A Hugh Sidey, editor de Random House en Gran Bretaña. Todo el mundo necesita que alguien crea en él por primera vez. ¡Ya te encontrarás en la puerta esa caja de vino que te debo desde hace tanto!
A Holly Pera, sargento de homicidios del Departamento de Policía de San Francisco, mi Lindsay Boxer en la vida real, que tuvo la deferencia de compartir conmigo su tiempo y experiencia y me enseñó a pensar como un policía.
Al doctor Greg Zorman, mi cuñado y responsable de personal en el Hospital Lakeside de Hollywood, Florida, corrector médico a mi servicio, quien durante tantos años me ha hecho parecer mucho más listo e ilustrado en medicina de lo que en realidad soy.

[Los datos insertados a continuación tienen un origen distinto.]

<file path="src/rtl/mca_pkg.sv">
// Package for the modular coefficient ALU: word types, operation and
// register codes, and the shared modular double-and-add step.
// No dependencies.
`timescale 1ns / 1ps
`default_nettype none
package mca_pkg;

	localparam int CoefW = 64;
	localparam int ModW  = 63;

	typedef enum logic [2:0] {
		OP_ADD  = 3'd0,
		OP_SUB  = 3'd1,
		OP_NEG  = 3'd2,
		OP_SMUL = 3'd3,
		OP_PMUL = 3'd4
	} op_t;

	typedef enum logic {
		REG_MODULUS = 1'b0,
		REG_SCALAR  = 1'b1
	} reg_idx_t;

	// Word in flight through the reduction chain.
	typedef struct packed {
		logic [2:0]       op;
		logic             last;
		logic [CoefW-1:0] a_sh;
		logic [CoefW-1:0] b_sh;
		logic [CoefW-1:0] s_sh;
		logic [ModW-1:0]  ra;
		logic [ModW-1:0]  rb;
		logic [ModW-1:0]  rs;
	} red_t;

	// Word in flight through the multiply chain.
	typedef struct packed {
		logic [2:0]      op;
		logic            last;
		logic [ModW-1:0] x;
		logic [ModW-1:0] y_sh;
		logic [ModW-1:0] acc;
		logic [ModW-1:0] simple;
	} mul_t;

	// (2*r + bit_in*x) mod q, given r < q and x < q.
	function automatic logic [ModW-1:0] mod_step(input logic [ModW-1:0] r,
			input logic [ModW-1:0] x, input logic bit_in, input logic [ModW-1:0] q);
		logic [ModW:0] d;
		logic [ModW:0] e;
		d = {r, 1'b0};
		if (d >= {1'b0, q}) d = d - {1'b0, q};
		e = bit_in ? d + {1'b0, x} : d;
		if (e >= {1'b0, q}) e = e - {1'b0, q};
		return e[ModW-1:0];
	endfunction

endpackage
`default_nettype wire

</file>
<file path="src/rtl/mca_red_cell.sv">
// One reduction cell: folds the top bit of each raw operand into its
// running residue mod q. Depends on mca_pkg.
`timescale 1ns / 1ps
`default_nettype none
module mca_red_cell (
	input  wire logic                    clk,
	input  wire logic                    arst_n,
	input  wire logic                    advance,
	input  wire logic [mca_pkg::ModW-1:0] q,
	input  wire logic                    in_valid,
	input  wire mca_pkg::red_t           in_word,
	output logic                         out_valid,
	output mca_pkg::red_t                out_word
);
	import mca_pkg::*;

	logic valid_q;
	red_t word_q;
	red_t nxt;

	always_comb begin
		nxt      = in_word;
		nxt.a_sh = {in_word.a_sh[CoefW-2:0], 1'b0};
		nxt.b_sh = {in_word.b_sh[CoefW-2:0], 1'b0};
		nxt.s_sh = {in_word.s_sh[CoefW-2:0], 1'b0};
		nxt.ra   = mod_step(in_word.ra, {{(ModW-1){1'b0}}, 1'b1}, in_word.a_sh[CoefW-1], q);
		nxt.rb   = mod_step(in_word.rb, {{(ModW-1){1'b0}}, 1'b1}, in_word.b_sh[CoefW-1], q);
		nxt.rs   = mod_step(in_word.rs, {{(ModW-1){1'b0}}, 1'b1}, in_word.s_sh[CoefW-1], q);
	end

	always_ff @(posedge clk or negedge arst_n) begin
		if (!arst_n) begin
			valid_q <= 1'b0;
		end else if (advance) begin
			valid_q <= in_valid;
		end
	end

	always_ff @(posedge clk) begin
		if (advance) begin
			word_q <= nxt;
		end
	end

	assign out_valid = valid_q;
	assign out_word  = word_q;

endmodule
`default_nettype wire

</file>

A Amy Berkower y Simon Lipskar, de Writers House, que tomaron un bosquejo que había improvisado durante un paréntesis entre libro y libro para Patterson y le dieron alas a mi carrera. Simon, tus perspicaces observaciones sobre lo que está escrito en la página y tu incansable defensa de lo que hay tras ella han hecho de esta transición un viaje fabuloso.
A Lisa Gallagher y David Highfill, de William Morrow/Harper-Collins, por creer tan firmemente en ese bosquejo… ¡y en mí! David, Código azul es una historia mucho mejor gracias a los flujos y reflujos que se suceden según avanza. Pero sobre todo gracias por eliminar -al menos eso espero- el prefijo «co» de coautor de la descripción de mi trabajo para el resto de mi vida. Gracias también a Lynn Grady, Debbie Stier y Seale Ballenger, por su compromiso y por la energía invertida en hacer avanzar el libro.
A mi hermana, Liz Scoponich, y a mi amigo Roy Grossman, los primeros lectores de Código azul, por tomaros en serio esa responsabilidad y por vuestras ideas, de verdad constructivas. Lo mismo va para Maureen Sugden, correctora por excelencia, a quien nunca he conocido, pero cuya impronta se abrió paso con grandes letras en tinta roja y en cada página. (¡En cada maldita página!)
Y gracias atrasadas, desde hace mucho, a Maureen Egen, antigua vicepresidenta y editora de Hachette Group Book (Estados Unidos), por ver algo en aquel primer manuscrito tantas veces rechazado y pasárselo a Jim, hace ya casi diez años.
Sin embargo, este libro contiene sobre todo el espíritu y la fe de tres personas que me pusieron en camino y no dejaron que me apartara de él, ni con los libros ni con la vida:
Jim Patterson, cuya llamada, cuando menos lo esperaba, cambió mi vida como escritor.
Mi esposa, Lynn, cuya fe en mí jamás decayó, y que lleva veinticinco años sin dejar que me desvíe de mi curso.
Y mi madre, Leslie Pomerantz, también por su fe en mí, por esperar pacientemente mientras los créditos que llevaban mi nombre iban pasando de letra diminuta a letra pequeña, y de letra pequeña a letra grande con cada libro. Sospecho que ahora mismo seguramente estará paseándose con éste arriba y abajo y presumiendo de él.